(Source records)
== == ==

**src/rtl/encod_pkg.sv**
```systemverilog
// Shared types and constants for the registered 8-to-3 encoder.
// Request vectors are one-hot by intent; the index type is log2 of the request width.
package encod_pkg;

    localparam int N_IN  = 8;
    localparam int N_OUT = 3;

    typedef logic [N_IN-1:0]  req_t;
    typedef logic [N_OUT-1:0] idx_t;

    localparam idx_t IDX_NONE = 3'b000;

endpackage

```
**src/rtl/encoder_8_3_dat_if.sv**
```systemverilog
// Request/result bundle of the encoder: the source drives d, the encoder returns a/valid/multi.
interface encoder_8_3_dat_if;
    import encod_pkg::*;

    req_t d;
    idx_t a;
    logic valid;
    logic multi;

    modport master (output d, input a, input valid, input multi);
    modport slave  (input d, output a, output valid, output multi);

endinterface

```
**src/rtl/prio_enc_8_3.sv**
```systemverilog
// Combinational priority encoder: highest set request line wins.
// Also reports whether any line, or more than one line, is asserted.
module prio_enc_8_3
    import encod_pkg::*;
(
    input  req_t d,
    output idx_t idx,
    output logic any,
    output logic more
);

    idx_t idx_s;
    logic any_s;
    logic more_s;

    // Scan upward so the last (highest) set bit overrides lower ones.
    always_comb begin
        idx_s  = IDX_NONE;
        any_s  = |d;
        // Clearing the lowest set bit leaves something only if a second bit was set.
        more_s = ((d & (d - 8'd1)) != 8'd0);
        for (int i = 0; i < N_IN; i++) begin
            if (d[i]) begin
                idx_s = idx_t'(i);
            end else begin
                idx_s = idx_s;
            end
        end
    end

    assign idx  = idx_s;
    assign any  = any_s;
    assign more = more_s;

endmodule

```
**src/rtl/encoder_8_3_dat.sv**
```systemverilog
// Registered 8-to-3 encoder: priority encode d and register index, valid and multi
// on every rising clock edge, with asynchronous active-low clear.
module encoder_8_3_dat
    import encod_pkg::*;
(
    input  logic                clk,
    input  logic                rst_n,
    encoder_8_3_dat_if.slave    bus
);

    idx_t idx_s;
    logic any_s;
    logic more_s;

    idx_t a_r;
    logic valid_r;
    logic multi_r;

    prio_enc_8_3 u_prio (
        .d    (bus.d),
        .idx  (idx_s),
        .any  (any_s),
        .more (more_s)
    );

    // Output registers; the only state in the block.
    always_ff @(posedge clk or negedge rst_n) begin
        if (!rst_n) begin
            a_r     <= IDX_NONE;
            valid_r <= 1'b0;
            multi_r <= 1'b0;
        end else begin
            a_r     <= idx_s;
            valid_r <= any_s;
            multi_r <= more_s;
        end
    end

    assign bus.a     = a_r;
    assign bus.valid = valid_r;
    assign bus.multi = multi_r;

endmodule

```
**src/flat_wrapper.sv**
```systemverilog
// flat-port wrapper written by rule: the top's interface ports become plain ports
module encoder_8_3_dat_flat import encod_pkg::*;
  (clk, rst_n, bus_d, bus_a, bus_valid, bus_multi);
  encoder_8_3_dat_if bus_i ();
  input  logic clk;
  input  logic rst_n;
  input wire logic [$bits(bus_i.d)-1:0] bus_d;
  output wire logic [$bits(bus_i.a)-1:0] bus_a;
  output wire logic [$bits(bus_i.valid)-1:0] bus_valid;
  output wire logic [$bits(bus_i.multi)-1:0] bus_multi;
  assign bus_i.d = bus_d;
  assign bus_a = bus_i.a;
  assign bus_valid = bus_i.valid;
  assign bus_multi = bus_i.multi;
  encoder_8_3_dat u_core (.clk(clk), .rst_n(rst_n), .bus(bus_i));
endmodule
```
**config.mk**
```make
export PLATFORM = sky130hd
export DESIGN_NAME = encoder_8_3_dat_flat
export DESIGN_NICKNAME = d
export VERILOG_FILES = /design/src/rtl/encod_pkg.sv /design/src/rtl/encoder_8_3_dat_if.sv /design/src/rtl/prio_enc_8_3.sv /design/src/rtl/encoder_8_3_dat.sv /design/src/flat_wrapper.sv
export SDC_FILE = /design/constraint.sdc
export NUM_CORES = 1
export LEC_CHECK = 0
export ABC_AREA = 1
export BUFFER_PORTS_ARGS = -buffer_cell sky130_fd_sc_hd__buf_2
export CAP_MARGIN = 20
export CORE_AREA = 5 5 42 44
export DETAILED_ROUTE_END_ITERATION = 12
export DIE_AREA = 0 0 47 49
export PLACE_DENSITY_LB_ADDON = 0.1
export SYNTH_ARGS = -nofsm -noshare
export SYNTH_HDL_FRONTEND = slang
export SYNTH_SLANG_ARGS = --single-unit
export TNS_END_PERCENT = 50
```
**constraint.sdc**
```tcl
create_clock -name clk -period 0.8 [get_ports clk]
set_clock_uncertainty 0.2 [all_clocks]
set_input_delay 0.04 -clock clk [delete_from_list [all_inputs] [get_ports clk]]
set_output_delay 0.04 -clock clk [all_outputs]
set_load 0.02 [all_outputs]
```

== == ==

WORK TASK –
Please copy out the data above exactly.

TASK ANSWER –
**src/rtl/encod_pkg.sv**
```systemverilog
// Shared types and constants for the registered 8-to-3 encoder.
// Request vectors are one-hot by intent; the index type is log2 of the request width.
package encod_pkg;

    localparam int N_IN  = 8;
    localparam int N_OUT = 3;

    typedef logic [N_IN-1:0]  req_t;
    typedef logic [N_OUT-1:0] idx_t;

    localparam idx_t IDX_NONE = 3'b000;

endpackage

```
**src/rtl/encoder_8_3_dat_if.sv**
```systemverilog
// Request/result bundle of the encoder: the source drives d, the encoder returns a/valid/multi.
interface encoder_8_3_dat_if;
    import encod_pkg::*;

    req_t d;
    idx_t a;
    logic valid;
    logic multi;

    modport master (output d, input a, input valid, input multi);
    modport slave  (input d, output a, output valid, output multi);

endinterface

```
**src/rtl/prio_enc_8_3.sv**
```systemverilog
// Combinational priority encoder: highest set request line wins.
// Also reports whether any line, or more than one line, is asserted.
module prio_enc_8_3
    import encod_pkg::*;
(
    input  req_t d,
    output idx_t idx,
    output logic any,
    output logic more
);

    idx_t idx_s;
    logic any_s;
    logic more_s;

    // Scan upward so the last (highest) set bit overrides lower ones.
    always_comb begin
        idx_s  = IDX_NONE;
        any_s  = |d;
        // Clearing the lowest set bit leaves something only if a second bit was set.
        more_s = ((d & (d - 8'd1)) != 8'd0);
        for (int i = 0; i < N_IN; i++) begin
            if (d[i]) begin
                idx_s = idx_t'(i);
            end else begin
                idx_s = idx_s;
            end
        end
    end

    assign idx  = idx_s;
    assign any  = any_s;
    assign more = more_s;

endmodule

```
**src/rtl/encoder_8_3_dat.sv**
```systemverilog
// Registered 8-to-3 encoder: priority encode d and register index, valid and multi
// on every rising clock edge, with asynchronous active-low clear.
module encoder_8_3_dat
    import encod_pkg::*;
(
    input  logic                clk,
    input  logic                rst_n,
    encoder_8_3_dat_if.slave    bus
);

    idx_t idx_s;
    logic any_s;
    logic more_s;

    idx_t a_r;
    logic valid_r;
    logic multi_r;

    prio_enc_8_3 u_prio (
        .d    (bus.d),
        .idx  (idx_s),
        .any  (any_s),
        .more (more_s)
    );

    // Output registers; the only state in the block.
    always_ff @(posedge clk or negedge rst_n) begin
        if (!rst_n) begin
            a_r     <= IDX_NONE;
            valid_r <= 1'b0;
            multi_r <= 1'b0;
        end else begin
            a_r     <= idx_s;
            valid_r <= any_s;
            multi_r <= more_s;
        end
    end

    assign bus.a     = a_r;
    assign bus.valid = valid_r;
    assign bus.multi = multi_r;

endmodule

```
**src/flat_wrapper.sv**
```systemverilog
// flat-port wrapper written by rule: the top's interface ports become plain ports
module encoder_8_3_dat_flat import encod_pkg::*;
  (clk, rst_n, bus_d, bus_a, bus_valid, bus_multi);
  encoder_8_3_dat_if bus_i ();
  input  logic clk;
  input  logic rst_n;
  input wire logic [$bits(bus_i.d)-1:0] bus_d;
  output wire logic [$bits(bus_i.a)-1:0] bus_a;
  output wire logic [$bits(bus_i.valid)-1:0] bus_valid;
  output wire logic [$bits(bus_i.multi)-1:0] bus_multi;
  assign bus_i.d = bus_d;
  assign bus_a = bus_i.a;
  assign bus_valid = bus_i.valid;
  assign bus_multi = bus_i.multi;
  encoder_8_3_dat u_core (.clk(clk), .rst_n(rst_n), .bus(bus_i));
endmodule
```
**config.mk**
```make
export PLATFORM = sky130hd
export DESIGN_NAME = encoder_8_3_dat_flat
export DESIGN_NICKNAME = d
export VERILOG_FILES = /design/src/rtl/encod_pkg.sv /design/src/rtl/encoder_8_3_dat_if.sv /design/src/rtl/prio_enc_8_3.sv /design/src/rtl/encoder_8_3_dat.sv /design/src/flat_wrapper.sv
export SDC_FILE = /design/constraint.sdc
export NUM_CORES = 1
export LEC_CHECK = 0
export ABC_AREA = 1
export BUFFER_PORTS_ARGS = -buffer_cell sky130_fd_sc_hd__buf_2
export CAP_MARGIN = 20
export CORE_AREA = 5 5 42 44
export DETAILED_ROUTE_END_ITERATION = 12
export DIE_AREA = 0 0 47 49
export PLACE_DENSITY_LB_ADDON = 0.1
export SYNTH_ARGS = -nofsm -noshare
export SYNTH_HDL_FRONTEND = slang
export SYNTH_SLANG_ARGS = --single-unit
export TNS_END_PERCENT = 50
```
**constraint.sdc**
```tcl
create_clock -name clk -period 0.8 [get_ports clk]
set_clock_uncertainty 0.2 [all_clocks]
set_input_delay 0.04 -clock clk [delete_from_list [all_inputs] [get_ports clk]]
set_output_delay 0.04 -clock clk [all_outputs]
set_load 0.02 [all_outputs]
```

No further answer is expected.